Using a relatively small value of page size at the beginning test stage, it would be easier for you to check whether you have done the logging & recovery in the correct way. You can change the page size in configuration file (src/include/common/config.h).
Grading Rubric
Each project submission will be graded based on the following criteria:
- Does the submission successfully execute all of the test cases and produce the correct answer?
- Does the submission execute without any memory leaks?

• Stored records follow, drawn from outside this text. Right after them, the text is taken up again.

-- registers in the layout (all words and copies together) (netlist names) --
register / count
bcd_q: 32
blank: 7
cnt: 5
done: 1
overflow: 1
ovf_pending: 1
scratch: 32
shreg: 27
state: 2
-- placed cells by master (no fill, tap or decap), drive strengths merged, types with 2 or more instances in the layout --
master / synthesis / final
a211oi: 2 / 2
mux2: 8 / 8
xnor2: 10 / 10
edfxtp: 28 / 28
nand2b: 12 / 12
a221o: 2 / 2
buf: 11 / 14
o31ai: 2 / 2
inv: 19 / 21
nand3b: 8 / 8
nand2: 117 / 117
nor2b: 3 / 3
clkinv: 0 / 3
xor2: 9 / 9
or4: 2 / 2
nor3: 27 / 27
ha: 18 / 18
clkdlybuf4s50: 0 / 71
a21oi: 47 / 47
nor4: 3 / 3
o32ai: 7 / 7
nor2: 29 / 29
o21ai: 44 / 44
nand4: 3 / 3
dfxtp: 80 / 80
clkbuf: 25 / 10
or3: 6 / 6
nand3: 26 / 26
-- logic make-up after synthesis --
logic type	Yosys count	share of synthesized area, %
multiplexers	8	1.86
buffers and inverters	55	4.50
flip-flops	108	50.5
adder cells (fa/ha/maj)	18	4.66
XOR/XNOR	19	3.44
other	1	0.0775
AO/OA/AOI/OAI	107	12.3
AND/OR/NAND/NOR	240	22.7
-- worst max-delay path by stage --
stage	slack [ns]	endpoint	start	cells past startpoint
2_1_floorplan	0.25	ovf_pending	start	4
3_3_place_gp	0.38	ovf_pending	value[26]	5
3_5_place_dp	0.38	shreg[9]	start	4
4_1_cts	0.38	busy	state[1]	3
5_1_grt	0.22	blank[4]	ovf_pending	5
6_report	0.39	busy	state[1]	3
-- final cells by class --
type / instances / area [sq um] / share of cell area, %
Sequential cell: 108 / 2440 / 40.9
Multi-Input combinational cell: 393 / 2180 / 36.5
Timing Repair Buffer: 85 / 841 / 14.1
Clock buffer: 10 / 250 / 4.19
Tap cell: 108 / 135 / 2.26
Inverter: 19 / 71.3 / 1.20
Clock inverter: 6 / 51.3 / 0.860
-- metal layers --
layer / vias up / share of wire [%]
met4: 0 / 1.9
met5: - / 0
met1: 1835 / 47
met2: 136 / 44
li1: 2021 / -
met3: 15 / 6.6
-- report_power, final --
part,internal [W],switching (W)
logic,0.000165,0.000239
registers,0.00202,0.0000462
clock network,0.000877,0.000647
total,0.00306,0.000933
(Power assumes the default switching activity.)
$ cat config.mk
export PLATFORM = sky130hd
export DESIGN_NAME = io_port_controller
export DESIGN_NICKNAME = d
export VERILOG_FILES = /design/src/rtl/io_port_controller.sv
export SDC_FILE = /design/constraint.sdc
export NUM_CORES = 1
export LEC_CHECK = 0
export ABC_AREA = 1
export CAP_MARGIN = 20
export CORE_MARGIN = 2
export CORE_UTILIZATION = 51
export CTS_CLUSTER_SIZE = 10
export DETAILED_ROUTE_END_ITERATION = 7
export PLACE_DENSITY_LB_ADDON = 0.1
export SYNTH_ARGS = -nofsm -noshare
export SYNTH_HDL_FRONTEND = slang
export SYNTH_SLANG_ARGS = --single-unit
$ cat constraint.sdc
create_clock -name clk -period 2.2 [get_ports clk]
set_input_delay 0.22 -clock clk [delete_from_list [all_inputs] [get_ports clk]]
set_output_delay 0.22 -clock clk [all_outputs]
set_load 0.01 [all_outputs]
$ cat src/rtl/io_port_controller.sv
// External-side I/O partner for the processor: an input FIFO feeds in_port and
// raises a fixed-width interrupt pulse while data waits; an output FIFO captures out_port writes.

// Generic single-clock FIFO. The head is combinational and reads as 0 when empty.
module io_fifo #(
  parameter int W     = 16,
  parameter int DEPTH = 4
) (
  input  logic                     clk,
  input  logic                     rst,
  input  logic                     push,
  input  logic                     pop,
  input  logic [W-1:0]             wr_data,
  output logic [W-1:0]             head,
  output logic [$clog2(DEPTH):0]   count,
  output logic                     empty,
  output logic                     full
);
  localparam int AW = $clog2(DEPTH);

  logic [W-1:0]  mem [DEPTH];
  logic [AW-1:0] wr_ptr;
  logic [AW-1:0] rd_ptr;

  always_ff @(posedge clk) begin
    if (push) mem[wr_ptr] <= wr_data;
  end

  // Pointers wrap naturally because DEPTH is a power of two.
  always_ff @(posedge clk or negedge rst) begin
    if (!rst) begin
      wr_ptr <= '0;
      rd_ptr <= '0;
      count  <= '0;
    end else begin
      if (push) wr_ptr <= wr_ptr + AW'(1);
      if (pop)  rd_ptr <= rd_ptr + AW'(1);
      case ({push, pop})
        2'b10:   count <= count + (AW+1)'(1);
        2'b01:   count <= count - (AW+1)'(1);
        default: count <= count;
      endcase
    end
  end

  assign empty = (count == '0);
  assign full  = (count == (AW+1)'(DEPTH));
  assign head  = empty ? '0 : mem[rd_ptr];
endmodule

module io_port_controller #(
  parameter int W        = 16,
  parameter int DEPTH    = 4,
  parameter int IRQ_HOLD = 2
) (
  input  logic                     clk,
  input  logic                     rst,
  input  logic [W-1:0]             ext_in_data,
  input  logic                     ext_in_valid,
  output logic                     ext_in_ready,
  output logic [W-1:0]             in_port,
  input  logic                     in_rd,
  input  logic                     irq_en,
  output logic                     interrupt,
  output logic [$clog2(DEPTH):0]   in_count,
  input  logic [W-1:0]             out_port,
  input  logic                     out_wr,
  output logic                     out_full,
  output logic                     out_ovf,
  output logic [W-1:0]             ext_out_data,
  output logic                     ext_out_valid,
  input  logic                     ext_out_ready
);
  localparam int CNTW = (IRQ_HOLD > 1) ? $clog2(IRQ_HOLD) : 1;

  typedef enum logic [1:0] {
    IRQ_IDLE,
    IRQ_ASSERT,
    IRQ_SERVICE
  } irq_state_t;

  logic in_empty, in_full, in_push, in_pop;
  logic out_empty, out_push, out_pop;
  logic [$clog2(DEPTH):0] out_count;

  assign ext_in_ready = !in_full;
  assign in_push      = ext_in_valid & ext_in_ready;
  assign in_pop       = in_rd & !in_empty;

  io_fifo #(.W(W), .DEPTH(DEPTH)) u_in_fifo (
    .clk     (clk),
    .rst     (rst),
    .push    (in_push),
    .pop     (in_pop),
    .wr_data (ext_in_data),
    .head    (in_port),
    .count   (in_count),
    .empty   (in_empty),
    .full    (in_full)
  );

  // A full output FIFO still takes a write when the head drains in the same cycle.
  assign ext_out_valid = !out_empty;
  assign out_pop       = ext_out_valid & ext_out_ready;
  assign out_push      = out_wr & (!out_full | out_pop);

  io_fifo #(.W(W), .DEPTH(DEPTH)) u_out_fifo (
    .clk     (clk),
    .rst     (rst),
    .push    (out_push),
    .pop     (out_pop),
    .wr_data (out_port),
    .head    (ext_out_data),
    .count   (out_count),
    .empty   (out_empty),
    .full    (out_full)
  );

  always_ff @(posedge clk or negedge rst) begin
    if (!rst) out_ovf <= 1'b0;
    else if (out_wr & out_full & !out_pop) out_ovf <= 1'b1;
  end

  irq_state_t      state_q, state_d;
  logic [CNTW-1:0] cnt_q, cnt_d;

  always_ff @(posedge clk or negedge rst) begin
    if (!rst) begin
      state_q   <= IRQ_IDLE;
      cnt_q     <= '0;
      interrupt <= 1'b0;
    end else begin
      state_q   <= state_d;
      cnt_q     <= cnt_d;
      interrupt <= (state_d == IRQ_ASSERT);
    end
  end

  // irq_en only gates entry to ASSERT; a started pulse always runs IRQ_HOLD cycles.
  always_comb begin
    state_d = state_q;
    cnt_d   = cnt_q;
    case (state_q)
      IRQ_IDLE: begin
        if (irq_en && !in_empty) begin
          state_d = IRQ_ASSERT;
          cnt_d   = CNTW'(IRQ_HOLD - 1);
        end
      end
      IRQ_ASSERT: begin
        if (cnt_q == '0) state_d = IRQ_SERVICE;
        else             cnt_d   = cnt_q - CNTW'(1);
      end
      IRQ_SERVICE: begin
        if (in_pop || in_empty) state_d = IRQ_IDLE;
      end
      default: state_d = IRQ_IDLE;
    endcase
  end
endmodule
File: config.mk
export PLATFORM = sky130hd
export DESIGN_NAME = uart_tx_periph_flat
export DESIGN_NICKNAME = d
export VERILOG_FILES = /design/src/rtl/uart_tx_periph_if.sv /design/src/rtl/uart_tx_periph.sv /design/src/flat_wrapper.sv
export SDC_FILE = /design/constraint.sdc
export NUM_CORES = 1
export LEC_CHECK = 0
export ABC_CLOCK_PERIOD_IN_PS = 2200
export BUFFER_PORTS_ARGS = -buffer_cell sky130_fd_sc_hd__buf_4
export CAP_MARGIN = 20
export CORE_MARGIN = 5
export CORE_UTILIZATION = 47
export CTS_BUF_LIST = sky130_fd_sc_hd__clkbuf_4
export DETAILED_ROUTE_END_ITERATION = 16
export GPL_TIMING_DRIVEN = 1
export PLACE_DENSITY = 0.86
export SLEW_MARGIN = 5
export SYNTH_ARGS = -nofsm -noshare
export SYNTH_HDL_FRONTEND = slang
export SYNTH_SLANG_ARGS = --single-unit
File: constraint.sdc
create_clock -name clk -period 2.2 [get_ports clk]
set_input_delay 0.11 -clock clk [delete_from_list [all_inputs] [get_ports clk]]
set_output_delay 0.11 -clock clk [all_outputs]
set_load 0.02 [all_outputs]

Note that we will use additional test cases that are more complex and go beyond the sample test cases that we provide you.
Late Policy
See the late policy in the syllabus.
Submission
After completing the assignment, you can submit your implementation to Gradescope:
You only need to include the following files:
- Every file for Project 1 (6 in total) (this includes buffer_pool_manager.h/cpp)
- Every file for Project 2 (10 in total)
- Every file for Project 3 (2 in total)
- src/logging/log_manager.cpp
- src/include/logging/log_manager.h
- src/logging/log_recovery.cpp
- src/include/logging/log_recovery.h
- src/logging/checkpoint_manager.cpp
- src/include/logging/checkpoint_manager.h
- src/concurrency/transaction_manager.cpp
- src/include/concurrency/transaction_manager.h
You can submit your answers as many times as you like and get immediate feedback. Your score will be sent via email to your Andrew account within a few minutes after your submission.
Collaboration Policy
- Every student has to work individually on this assignment.
- Students are allowed to discuss high-level details about the project with others.
- Students are not allowed to copy the contents of a white-board after a group meeting with other students.
- Students are not allowed to copy the solutions from another colleague.
WARNING: All of the code for this project must be your own. You may not copy source code from other students or other sources that you find on the web. Plagiarism will not be tolerated. See CMU's Policy on Academic Integrity for additional information.